Das Hörspiel "Pig Boy" ist eine fiese Tierfabel, in der sich Individuen nicht behaupten können gegen Mehrheiten und Massengeschmack. Egal ob Mensch oder Schwein.

Von Stefan Fischer

Der Mensch und das Schwein, da besteht eine besondere Verbindung. Gwendoline Soublin hat sie in ihrem Hörspiel Pig Boy 1986 - 2358. Replay der Menschwerdung auf schrille Weise in die Zukunft weitergedacht.
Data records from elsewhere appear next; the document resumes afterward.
Context: an optimization exercise on an open-source flow, tuned for small area, a short achievable clock period and few clock cycles per item. The choices shown serve that exercise and are no tape-out recipe.
Where RTL was checked, it was by simulation tests only, not by an equivalence proof against the original.

Setup of v1:
==> flow/design.v (excerpt) <==
module adc_scan_scale_smooth (
   input  logic                clock,
   input  logic                reset,
   input  logic                req_valid,
   output logic                req_ready,
   input  logic [13:0]         req_sample,
   output logic                rsp_valid,
   input  logic                rsp_ready,
   output logic [1:0]          rsp_channel,
   output logic signed [31:0]  rsp_smoothed_value,
   output logic [7:0]          rsp_next_mux,
   input  logic                csr_we,
   input  logic [2:0]          csr_index,
   input  logic [31:0]         csr_wdata
);
export LEC_CHECK = 0
export CAP_MARGIN = 20
export CORE_MARGIN = 2
export CORE_UTILIZATION = 40
export CTS_BUF_LIST = sky130_fd_sc_hd__clkbuf_8
export CTS_CLUSTER_SIZE = 20
export SLEW_MARGIN = 20
create_clock -name core_clock -period 9.5 [get_ports {clock}]
standard.sh (not shown) runs the stock make flow with config.mk's settings and CLKGATE_MAP_FILE= SYNTH_SCRIPT=/design/flow/synth_recipe.tcl, a recipe that flattens the netlist after the stock synthesis.
==> flow/flow/run.sh <==
#!/bin/bash
# The standard layout, with three changes to how it is made:
#  - Yosys synth without its early "abc -fast" pass (-noabc), so that
#    extract_fa finds the carry-save adders without inverted polarities;
#  - port buffers of a plain buffer cell instead of the default delay cell;
#  - timing repair aimed 5.5 ns below the clock period.
# The clock period, SDC and everything else are the standard flow's. Each tool's output is
# in orfs/logs/ (ORFS) and in standard.log.
set -euo pipefail
bash standard.sh SYNTH_ARGS=-noabc SETUP_SLACK_MARGIN=5.75 \
  "BUFFER_PORTS_ARGS=-buffer_cell sky130_fd_sc_hd__buf_2" finish > standard.log 2>&1
v1 finished end to end and its layout was clean on timing, DRC and antenna.
diff inputs: v1 => v4
-- flow/design.v --
<<< v1, line 277
   localparam int W1 = 45;    
   localparam int W2 = 48;    
   logic [1:0]         ptr_ff;
   logic               isk_v_ff;
>>> v4, line 277
   localparam int W1 = 45;    
   localparam int W2 = 48;    
   localparam [32:0] T274 = 33'd0 - (33'd274 << 16);
   logic [1:0]         ptr_ff;
   logic               isk_v_ff;
<<< v1, line 292
   logic [W1-1:0]      ps_ff, pc_ff;
   logic signed [31:0] val_ff;
   logic signed [32:0] diff_ff;
   logic [8:0]         a_one_ff, a_two_ff, a_neg_ff;
>>> v4, line 293
   logic [W1-1:0]      ps_ff, pc_ff;
   logic signed [31:0] val_ff;
   logic               tadj_ff;      
   logic signed [32:0] diff_ff;
   logic [8:0]         a_one_ff, a_two_ff, a_neg_ff;
<<< v1, line 353
   logic signed [31:0] value;
   assign p    = ps_ff + pc_ff;
   logic [12:0] lo12;
   logic [15:0] ks, kc;
   adcsss_csa_tree #(.N(3), .W(16)) u_tree_k (
      .rows  ({16'd65262, pc_ff[27:12], ps_ff[27:12]}),
      .sum   (ks),
      .carry (kc)
   );
   assign lo12 = {1'b0, ps_ff[11:0]} + {1'b0, pc_ff[11:0]};
   assign kk   = ks + kc + {15'd0, lo12[12]};
   assign tsat = kk[15] && (kk <= 16'd65261);
   assign tval = tsat ? 32'sh7fff_ffff : {kk, 16'd55706};
   assign gval = (p[44:35] == {10{p[35]}}) ? p[35:4]
>>> v4, line 355
   logic signed [31:0] value;
   assign p    = ps_ff + pc_ff;
   assign kk   = p[27:12];
   assign tsat = (kk >= 16'd33042);
   assign tval = tsat ? 32'sh7fff_ffff : {kk, 16'd55706};
   assign gval = (p[44:35] == {10{p[35]}}) ? p[35:4]
<<< v1, line 384
      endcase
   end
   adcsss_booth_enc #(.D(9)) u_aenc (
      .y   ({1'b0, alpha}),
>>> v4, line 378
      endcase
   end
   logic [32:0] d3s, d3c;
   logic [32:0] diff_in;
   adcsss_csa_tree #(.N(3), .W(33)) u_tree_d (
      .rows  ({tadj_ff ? T274 : 33'd0, ~{avg4[31], avg4}, {val_ff[31] && !tadj_ff, val_ff}}),
      .sum   (d3s),
      .carry (d3c)
   );
   assign diff_in = d3s + d3c + 33'd1;
   adcsss_booth_enc #(.D(9)) u_aenc (
      .y   ({1'b0, alpha}),
<<< v1, line 476
         pc_ff    <= pc_in;
         val_ff   <= value;
         diff_ff  <= $signed({val_ff[31], val_ff}) - $signed({avg4[31], avg4});
         a_one_ff <= a_one;
         a_two_ff <= a_two;
>>> v4, line 478
         pc_ff    <= pc_in;
         val_ff   <= value;
         tadj_ff  <= (ch3_ff == adcsss_pkg::CH_TEMP) && !tsat;
         diff_ff  <= diff_in;
         a_one_ff <= a_one;
         a_two_ff <= a_two;
### Flow results
Comparing v4 and v1, the higher quantity of gates resized following cts was measured on v4.
Hold slack: v1 vs v4, no meaningful difference
v4: pin count of the biggest net entering global routing is about 1.6% higher than what v1 reported.
From v1 to v4 the numbers moved as follows: global-route wire length before repair lost 1.1 mm; finished layout cell area rose by 920 sq um; layout buffer count excluding clock buffers picked up an extra about 7%.
Testbench counts of v4, summed over its fixed seeds: cycles 4,856, samples 4,800.
For v1, only the layout was checked, not whether the RTL still works.

## afterwards: timing with drivers on the ports
The results above use ideal ports. As a check the final layouts listed here were re-extracted and re-timed, cells and wires unchanged.
Step 1, drivers: a clkbuf_16 drives clock and a buf_2 each remaining input, both assumed.
Step 2 moves the port delays by t, midway between the first and last clock arrival at a register: inputs arrive t later, outputs are due t later. That takes back most of the time a late clock gives input paths.
a / b / c = ideal / step 1 / step 2; a / b = the first two.
run	t, ns	setup WS [ns]	hold slack, ns	worst setup path at the end	worst register clock-pin slew, ns
v1	0.917	5.086 / 5.086 / 5.020	0.453 / 0.453 / 0.453	input to register	0.08 / 0.08
v4	0.909	5.495 / 5.495 / 4.930	0.453 / 0.453 / 0.453	input to register	0.08 / 0.08
After both steps every run listed still meets setup and hold. For v4, which loses most, drivers alone change the setup slack by 0.000 ns; drivers and shift together by -0.565 ns.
Das erste Kapitel spielt noch in der Vergangenheit, Mitte der Achtzigerjahre, rund um das Geburtsjahr der Autorin. Theodor Bouquet träumt von einem Leben als Cowboy. Doch statt mit Rindern bekommt er es mit Schweinen zu tun, statt mit der Prärie mit dem Mastbetrieb des Vaters. Der wird in den Ruin getrieben von einem noch viel größeren Betrieb, einem internationalen Konzern. Es ist zugleich die Zeit, in der sich die Menschen um das Tierwohl zu scheren beginnen.
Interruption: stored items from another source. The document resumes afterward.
Background: an optimization exercise with open tools, aiming at small area, a short achievable clock period and few clock cycles per item. Do not read the settings as production practice.
Where RTL was checked, it was by simulation tests only, not by an equivalence proof against the original.
Power and IR drop assume default switching activity.

## wildcard_byte_signature_scanner
module wildcard_byte_signature_scanner (
  input  logic                           clk_i,
  input  logic                           rst_ni,
  input  logic                           cfg_we_i,
  input  logic [sbs_pkg::CfgIdxW-1:0]    cfg_index_i,
  input  logic [sbs_pkg::SigRegW-1:0]    cfg_data_i,
  input  logic                           in_valid_i,
  output logic                           in_stall_o,
  input  logic [7:0]                     data_byte_i,
  input  logic                           region_last_i,
  output logic                           out_valid_o,
  input  logic                           out_stall_i,
  output logic                           found_o,
  output logic [sbs_pkg::OffsetBits-1:0] match_offset_o
);
Size in the first run: ~1600 cells after synthesis, roughly 120 I/O pins.
==> flow/config.mk <==
export PLATFORM = sky130hd
export DESIGN_NAME = wildcard_byte_signature_scanner
export DESIGN_NICKNAME = wildcard_byte_signature_scanner
export VERILOG_FILES = /design/flow/design.v
export SDC_FILE = /design/flow/constraint.sdc
export NUM_CORES = 4
export LEC_CHECK = 0
export ABC_CLOCK_PERIOD_IN_PS = 2500
export CAP_MARGIN = 50
export CORE_MARGIN = 2
export CORE_UTILIZATION = 55
export CTS_CLUSTER_DIAMETER = 80
export CTS_CLUSTER_SIZE = 30
export SETUP_SLACK_MARGIN = 3.3
export SLEW_MARGIN = 50
==> flow/constraint.sdc <==
create_clock -name core_clock -period 5.5 [get_ports {clk_i}]
set_input_delay 1.1000 -clock core_clock [delete_from_list [all_inputs] [get_ports {clk_i}]]
set_output_delay 1.1000 -clock core_clock [all_outputs]
set_load 0.01 [all_outputs]
standard.sh (not shown) runs the stock make flow with config.mk's settings and CLKGATE_MAP_FILE= SYNTH_SCRIPT=/design/flow/synth_recipe.tcl, a recipe that flattens the netlist after the stock synthesis.
==> flow/flow/run.sh <==
#!/bin/bash
set -euo pipefail
export BUFFER_PORTS_ARGS="-buffer_cell sky130_fd_sc_hd__buf_2"
export CTS_ARGS="-sink_clustering_enable -repair_clock_nets -dont_use_dummy_load -sink_clustering_size 40 -sink_clustering_max_diameter 60"
bash standard.sh > standard_flow.log 2>&1
The first run completed with no timing, DRC or antenna violations.
Testbench counts at the start, summed over its fixed seeds: cycles 52,290, bytes 52,011.
Then changed:
- CAP_MARGIN: 50 -> 30
- CORE_UTILIZATION: 55 -> 60
- SETUP_SLACK_MARGIN: 3.3 -> 3.15
- SLEW_MARGIN: 50 -> 25
Effect: Clock power decreases by about 3%. Global-route usage rises by 2.3 points. Worst setup slack gets worse by 0.068 ns. Count of clock-buffer cells in the layout goes down by 2. Design area decreases by about 2.7%. Synthesized area stays the same. Combinational power fell by about 12%. Wire length went down by about 1.2%.
Then changed:
- SETUP_SLACK_MARGIN: 3.15 -> 3.25
The new run finished with timing, DRC and antenna clean.
Core utilization rose by 1.4 points.
Flip-flop and latch count is unchanged.
Final cell count rose by 2.3%.
Then changed:
- ABC_CLOCK_PERIOD_IN_PS: 2500 -> 2000
- CAP_MARGIN: 30 -> 50
- SETUP_SLACK_MARGIN: 3.25 -> 3.3
- SLEW_MARGIN: 25 -> 50
The changed run finished with timing, DRC and antenna clean.
Final area goes up by 0.47%.
Power goes up by 0.53%.
Register-to-register slack is worse by 0.07 ns.
Via count goes down by 1.2%.
Then changed:
- ABC_CLOCK_PERIOD_IN_PS: 2000 -> 2200
Core utilization stays the same.
Area after synthesis does not change.
Combinational power barely changes.
Global-route usage does not change.
Cell area is unchanged.
Wire length stays the same.
Die area stays the same.
Then changed:
- ABC_CLOCK_PERIOD_IN_PS: 2200 -> 2500
- CAP_MARGIN: 50 -> 30
- CORE_UTILIZATION: 60 -> 50
- SLEW_MARGIN: 50 -> 25
=>
- The changed run finished with timing, DRC and antenna clean
- non-clock buffer count went up by 17
- core utilization is lower by 11 points
- worst setup slack barely changes
- die area came out higher by 20%
- clock power stays flat
- fmax stays flat
- synthesized cell count is unchanged
- final cell count is higher by 4.9%
- global-route usage drops by 3.9 points
- power is higher by 1.3%

---

wildcard_byte_signature_scanner, a different RTL version from the one above (not shown whole).
Size: ~25000 um^2 of cells after synthesis.
export LEC_CHECK = 0
export ABC_CLOCK_PERIOD_IN_PS = 2500
export CAP_MARGIN = 30
export CORE_MARGIN = 2
export CORE_UTILIZATION = 40
export SETUP_SLACK_MARGIN = 3.2
export SLEW_MARGIN = 25
create_clock -name core_clock -period 5.5 [get_ports {clk_i}]
run.sh (not shown) runs the stock make flow with config.mk's settings and CLKGATE_MAP_FILE= SYNTH_SCRIPT=/design/flow/synth_recipe.tcl, a recipe that flattens the netlist after the stock synthesis.
Stock flow here: none of the scripts above is used.
==> next run, changes <==
--- a/flow/config.mk
+++ b/flow/config.mk
@@ -10,3 +10,3 @@
 export CORE_MARGIN = 2
-export CORE_UTILIZATION = 40
+export CORE_UTILIZATION = 60
 export SETUP_SLACK_MARGIN = 3.2
After rerunning: The new run passed the timing, design-rule and antenna checks; area after synthesis is unchanged; critical path depth came out higher by 2; final cell count came out lower by about 11%; wire length stays flat; setup slack is better by 40 ps; maximum frequency came out higher by about 1.6%; cell area came out lower by 1.3%.
No run of this note included a check of the RTL's function; only the layout flow was run.

---

== the reference run ==
wildcard_byte_signature_scanner, a different RTL version from the one above (not shown whole).
Size in the first run: roughly 550 flip-flops, ~120 I/O pins.
clock: 5.5 ns
lec_check: 0
abc_clock_period_in_ps: 2500
cap_margin: 30
core_margin: 2
core_utilization: 70
cts_cluster_diameter: 80
cts_cluster_size: 30
setup_slack_margin: 3.3
slew_margin: 25
standard.sh (not shown) runs the stock make flow with config.mk's settings and CLKGATE_MAP_FILE= SYNTH_SCRIPT=/design/flow/synth_recipe.tcl, a recipe that flattens the netlist after the stock synthesis.
==> flow/flow/run.sh <==
#!/bin/bash
set -euo pipefail
export BUFFER_PORTS_ARGS="-buffer_cell sky130_fd_sc_hd__buf_2"
export CTS_ARGS="-sink_clustering_enable -repair_clock_nets -dont_use_dummy_load -sink_clustering_size 30 -sink_clustering_max_diameter 80"
bash standard.sh > standard_flow.log 2>&1
The reference run went all the way through synthesis, placement and routing and the layout is clean on timing, DRC and antenna.
## Diff of input files: the trial run against the reference run
- a change of CORE_UTILIZATION from 70 to 60
--- outcome ---
Every stage of the flow completed for the trial run, and the final layout passed the timing, design-rule and antenna checks. Growth of design area from synthesis to finish in the trial run vs the reference run: up 0.32 points. Run comparison: the reference run slowest cell on the critical path edfxtp_1; the trial run slowest cell on the critical path or4_4. In the trial run the post-CTS setup buffer count turned out 2 higher than in the reference run. Per the comparison of the trial run with the reference run, final area closely matched the old numbers; total power closely matched the old numbers; logic depth of the worst setup path including buffers increased by 3 relative to the old numbers. Detailed-routing iteration count for the pre-antenna-repair pass, the trial run and the reference run: higher on the reference run. Summary: clock period minus final worst setup slack, the trial run better than the reference run. Worst vdd rail ir drop down 200 µV in the trial run wrt the reference run. The trial run: first-pass GRT wire length higher than the reference run. On met1 demand-to-capacity share in global routing, the lower figure sits with the trial run, not the reference run.
Function was not checked in any run of this note: the RTL went through the layout flow alone.

---

## run A
wildcard_byte_signature_scanner, a different RTL version from the one above (not shown whole).
Size in the first run: about 1700 cells after synthesis, ~580 flip-flops, ~120 I/O pins, roughly 0.025 mm² of cells after synthesis.
make LEC_CHECK=0 ABC_CLOCK_PERIOD_IN_PS=2500 CAP_MARGIN=30 CORE_MARGIN=2 CORE_UTILIZATION=60 SETUP_SLACK_MARGIN=3.3 SLEW_MARGIN=25 finish   # period 5.5 ns
run.sh (not shown) runs the stock make flow with config.mk's settings and CLKGATE_MAP_FILE= SYNTH_SCRIPT=/design/flow/synth_recipe.tcl, a recipe that flattens the netlist after the stock synthesis.
Stock flow here: none of the scripts above is used.
Testbench counts of run A, summed over its fixed seeds: cycles 52,290, bytes 52,011.
Here is what was changed in the inputs of run B compared with run A.
Settings: setting CTS_CLUSTER_SIZE to 25 for the first time; setting CTS_BUF_LIST to sky130_fd_sc_hd__clkbuf_8 for the first time.
Notes after the runs:
Summary — area growth from synthesis to layout, run B relative to run A: lower, by 0.23 points. The combinational share of power in run B was higher than what run A gave. Going from run A to run B, die footprint about even, final worst-path setup slack fell 61 ps, via count of the first global-routing pass rose 266, DRC marker count from the first detailed-route iteration rose 18. Wire: run B routes more than run A. Taking run A as the reference point, the hold slack of run B falls by 10 ps. Run B reached the final stage; the timing, design-rule and antenna checks on its layout passed. Side by side, power share of the clock group turned out lower in run B than in run A. Comparing run A with run B, the final standard cell utilization of the core came out essentially unchanged. Run A has a lower total CTS buffers than run B.
## Diff of input files: run C against run B
Settings: swapping 25 for 30 in CTS_CLUSTER_SIZE; clearing CTS_BUF_LIST, which used to be sky130_fd_sc_hd__clkbuf_8; putting CTS_CLUSTER_DIAMETER at 80 where nothing was set.
## What came out
- Diff run B -> run C: clock sink total closely matched the old numbers; share of total power in the clock network decreased by 4.8 points relative to the old numbers; first-iteration DRC count increased by 114 relative to the old numbers; number of clock buffers in the layout decreased by 66% relative to the old numbers; fraction of cell area in non-clock buffers increased by 0.22 points relative to the old numbers.
- Compared with run B, run C improves cell area.
- Capture point of the critical path = match_offset_o[29]: run C; capture point of the critical path = out_valid_o: run B
- The slowest cell on the critical path comes out sky130_fd_sc_hd__dfrtp_2 in one run and sky130_fd_sc_hd__edfxtp_1 in the other, namely in run B and run C respectively.
- [compare] base=run B new=run C: layout-stage area growth over the synthesis result went down; insertion delay of the later-clocked pin in the worst-skew pair has decreased; post-route worst setup slack rose 51 ps.
- Run C went all the way through synthesis, placement and routing and the layout is clean on timing, DRC and antenna.
> inputs changed (run C -> run D)
==> flow/flow/run.sh (new file) <==
#!/bin/bash
set -euo pipefail
export BUFFER_PORTS_ARGS="-buffer_cell sky130_fd_sc_hd__buf_4"
bash standard.sh > standard_flow.log 2>&1
==> flow/standard.sh (new file) <==
#!/bin/bash
# synth_recipe.tcl (not shown) runs the flow's synth.tcl, then flattens the netlist and writes it again
# the make line also repeats each setting of config.mk as NAME=value (left out here)
make -C /OpenROAD-flow-scripts/flow DESIGN_CONFIG=/design/flow/config.mk WORK_HOME=/design/flow/orfs CLKGATE_MAP_FILE= SYNTH_SCRIPT=/design/flow/synth_recipe.tcl "${@:-finish}"
removed: flow/run.sh
Relative to run C, clock period minus worst slack has gone up in run D. Across both runs, signed area change from the synthesized netlist to the final layout was lower for run D than for run C. [compare] base=run C new=run D: first-pass GRT wire length increased by 2.2 mm relative to the old numbers, post-route fraction of the period consumed by the critical path increased by 0.51 points relative to the old numbers. Diff run C -> run D: average wire length per cell after detail routing now larger; clock group share of total power now sits at about the same level; number of diodes added for antenna fixing held steady; largest fanout of any net on the critical path picked up an extra 8. | critical path depth | lower: run C |.
What run E does differently from run D at the input level:
Settings: setting ABC_AREA to 1 for the first time.
==> flow/flow/run.sh <==
#!/bin/bash
set -euo pipefail
export BUFFER_PORTS_ARGS="-buffer_cell sky130_fd_sc_hd__buf_2"
bash standard.sh > standard_flow.log 2>&1
Findings:
Run E | status: complete | timing, DRC, antenna: pass. Count of pins on the block boundary came out exactly the same in run D and run E. The number of design-rule violations left by the first detailed-router iteration in run E is 1.9 times that in run D. Critical path launch point = offset_q[13]: run E; critical path launch point = u_cfg.lm1_lo_q[6]: run D. Sort run D and run E by proportion of power drawn by combinational gates, ascending, and run D comes first. Relative to run D, final RePlAce weighted congestion has increased by about 11% in run E. Length of routed met3 wiring: run D and run E compared, higher one is run E. Routed wire in run E totals more than in run D. Looking at run D and run E, the hold buffer count at cts is a wash. Run E ended up with a higher multi-input combinational cell count than run D did. [compare] base=run D new=run E: data arrival time of the critical path went down; proportion of power drawn by the clock network went down.
Setup changes, run E to run F
Settings: ABC_AREA: 1 -> unset.
Notes after the runs:
Compared to run E, run F has share of the clock period used by the worst path 0.44 points higher. Run F: all stages complete, timing, DRC and antenna checks passed. The run showing the smaller number of fill cells in the layout is run F. Against run E, number of gates given a new drive strength after cts in run F fell by more than 10%. Compared to run E, run F has all-layer global routing usage 6.8 points lower. [run F vs run E] post-CTS setup repair buffer count: higher in run F. Run F against run E: fraction of power consumed by combinational cells moved down, number of buffers outside the clock class in the layout moved down.

---

10-14:
wildcard_byte_signature_scanner, a different RTL version from the one above (not shown whole).
For scale: about 1,600 cells after synthesis, roughly 570 flip-flops.
export LEC_CHECK = 0
export ABC_CLOCK_PERIOD_IN_PS = 2200
export CAP_MARGIN = 30
export CORE_MARGIN = 2
export CORE_UTILIZATION = 40
export SETUP_SLACK_MARGIN = 3.3
export SLEW_MARGIN = 25
create_clock -name core_clock -period 5.5 [get_ports {clk_i}]
Stock flow here: none of the scripts above is used.
diff inputs: 10-14 => 08-05
Settings: swapping 2200 for 2500 in ABC_CLOCK_PERIOD_IN_PS; swapping 3.3 for 3.0 in SETUP_SLACK_MARGIN.
--- outcome ---
Total congestion overflow: 08-05 vs 10-14 — no meaningful difference. Sequential power of 10-14 is on par with 08-05. As of 08-05, post-detailed-route wirelength per cell had fallen by a few percent compared to 10-14. Via count of the first global-routing pass (lower): 08-05. 08-05 reports its type of the worst setup path as in2reg while 10-14 reports reg2reg. 08-05 vs 10-14 on share of the clock period used by the worst path: 08-05 is the higher one.
No functional check of the RTL was part of any run of this note.

---

Setup of lane 1:
RTL: one of the versions met above, not the one the previous note started from.
For scale: roughly 1600 cells after synthesis, about 550 flip-flops, about 120 I/O pins, ~24000 µm² of cells after synthesis.
export LEC_CHECK = 0
export ABC_CLOCK_PERIOD_IN_PS = 2500
export CAP_MARGIN = 30
export CORE_MARGIN = 2
export CORE_UTILIZATION = 60
export CTS_CLUSTER_DIAMETER = 80
export CTS_CLUSTER_SIZE = 30
export SETUP_SLACK_MARGIN = 3.5
export SLEW_MARGIN = 25
create_clock -name core_clock -period 5.5 [get_ports {clk_i}]
standard.sh (not shown) runs the stock make flow with config.mk's settings and CLKGATE_MAP_FILE= SYNTH_SCRIPT=/design/flow/synth_recipe.tcl, a recipe that flattens the netlist after the stock synthesis.
==> flow/flow/run.sh <==
#!/bin/bash
set -euo pipefail
export BUFFER_PORTS_ARGS="-buffer_cell sky130_fd_sc_hd__buf_2"
export CTS_ARGS="-sink_clustering_enable -repair_clock_nets -dont_use_dummy_load -sink_clustering_size 40 -sink_clustering_max_diameter 60"
bash standard.sh > standard_flow.log 2>&1
Testbench counts of lane 1, summed over its fixed seeds: cycles 52,290, bytes 52,011.
--- input diff lane 1..lane 2 ---
Settings: changing SETUP_SLACK_MARGIN from 3.5 to 3.4.
--- outcome ---
The flow did not stop early for lane 2: all stages ran, and the layout cleared the timing, design-rule and antenna checks.
[compare] base=lane 1 new=lane 2: part of the power in combinational logic went down, fraction of power consumed by the clock network higher, initial core utilization level.
Lane 2 against lane 1: switching power as a share of total power went down by 0.85 points, final area down 990 µm².
Looking at actual slew at the worst max-slew pin, lane 2 sits below lane 1.
Compared lane 2 vs lane 1, and power density over cell area is up in lane 2.
Going from lane 1 to lane 2, area share of and/or/nand/nor cells after synthesis has remained practically unchanged; data arrival time of the worst path has increased; maximum frequency has increased.
Where power is concerned, lane 1 is outperformed by lane 2.
#### Input delta (lane 3 over lane 2)
Settings: SETUP_SLACK_MARGIN: 3.4 -> 3.3.
==> flow/flow/run.sh <==
#!/bin/bash
set -euo pipefail
export BUFFER_PORTS_ARGS="-buffer_cell sky130_fd_sc_hd__buf_2"
export CTS_ARGS="-sink_clustering_enable -repair_clock_nets -dont_use_dummy_load -sink_clustering_size 30 -sink_clustering_max_diameter 80"
bash standard.sh > standard_flow.log 2>&1
==> results.txt <==
Going from lane 2 to lane 3, number of clock buffers inserted by TritonCTS shrinks by about 28%. Growth of design area from synthesis to finish: lane 3 vs lane 2 down 3.7 points. Compared lane 3 against lane 2; placed cell area within noise. Per the comparison of lane 3 with lane 2, first-iteration DRC count saw a decrease, worst setup slack now smaller, maximum frequency has decreased. From lane 2 to lane 3 the numbers moved as follows: power share of the clock group fell by 2.3 points, minimum clock period rose by 0.066 ns, endpoint required time on the critical path fell by 1.34 ns.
Schon diese erste Geschichte ist ohne die Massenmedien nicht zu denken - Bouquets Cowboy-Fantasien stammen aus dem Kino, und sein Untergang als Unternehmer ist ein öffentliches Schauspiel mit dem Fernsehen als Bühne. Von heute aus gesehen zwei Jahrzehnte in die Zukunft springt das zweite Kapitel. Ein Schwein, Pig Boy, hat es dank sozialer Medien zum Star und Influencer gebracht. Zum Verhängnis wird ihm, dass es sich all zu menschenähnlich verhält.

Ein Schwein, das sich allzu menschlich gibt, verletzt die Artenrechte

Wegen "Verletzung der Artenrechte" wird es angeklagt und abgeurteilt - von vielen Millionen Menschen, die den Prozess über ein Interface verfolgen, der ihnen wie eine Realitysoap dargeboten wird, und die nach dem Like- und Dislike-Prinzip über Freispruch oder Todesstrafe entscheiden. Im dritten Kapitel, tief im 24. Jahrhundert, hat die Menschwerdung der Schweine bereits erheblich Fortschritte gemacht.

Nicht nur die Grenzen zwischen Mensch und Tier, auch zwischen Wirtschaftskonzernen, Politik und Öffentlichkeit verschwimmen immer stärker in der Inszenierung von Susanne Janson. Sie präsentiert eine Welt, in der sich das Individuum - selbst das tierische - den Zwängen von Konformität und Massenmedien beugen muss. Inhaltlich, formal und ästhetisch fällt das Hörspiel von der ersten Minute an in einen rasanten Schweinsgalopp. Die Aufmerksamkeitsspanne für einzelne Aspekte ist social-media-kurz. Jede Existenz ist nur noch als Entertainment denkbar.

Pig Boy 1986 - 2358. Replay der Menschwerdung, NDR Kultur, 22. September 2021, 20 Uhr.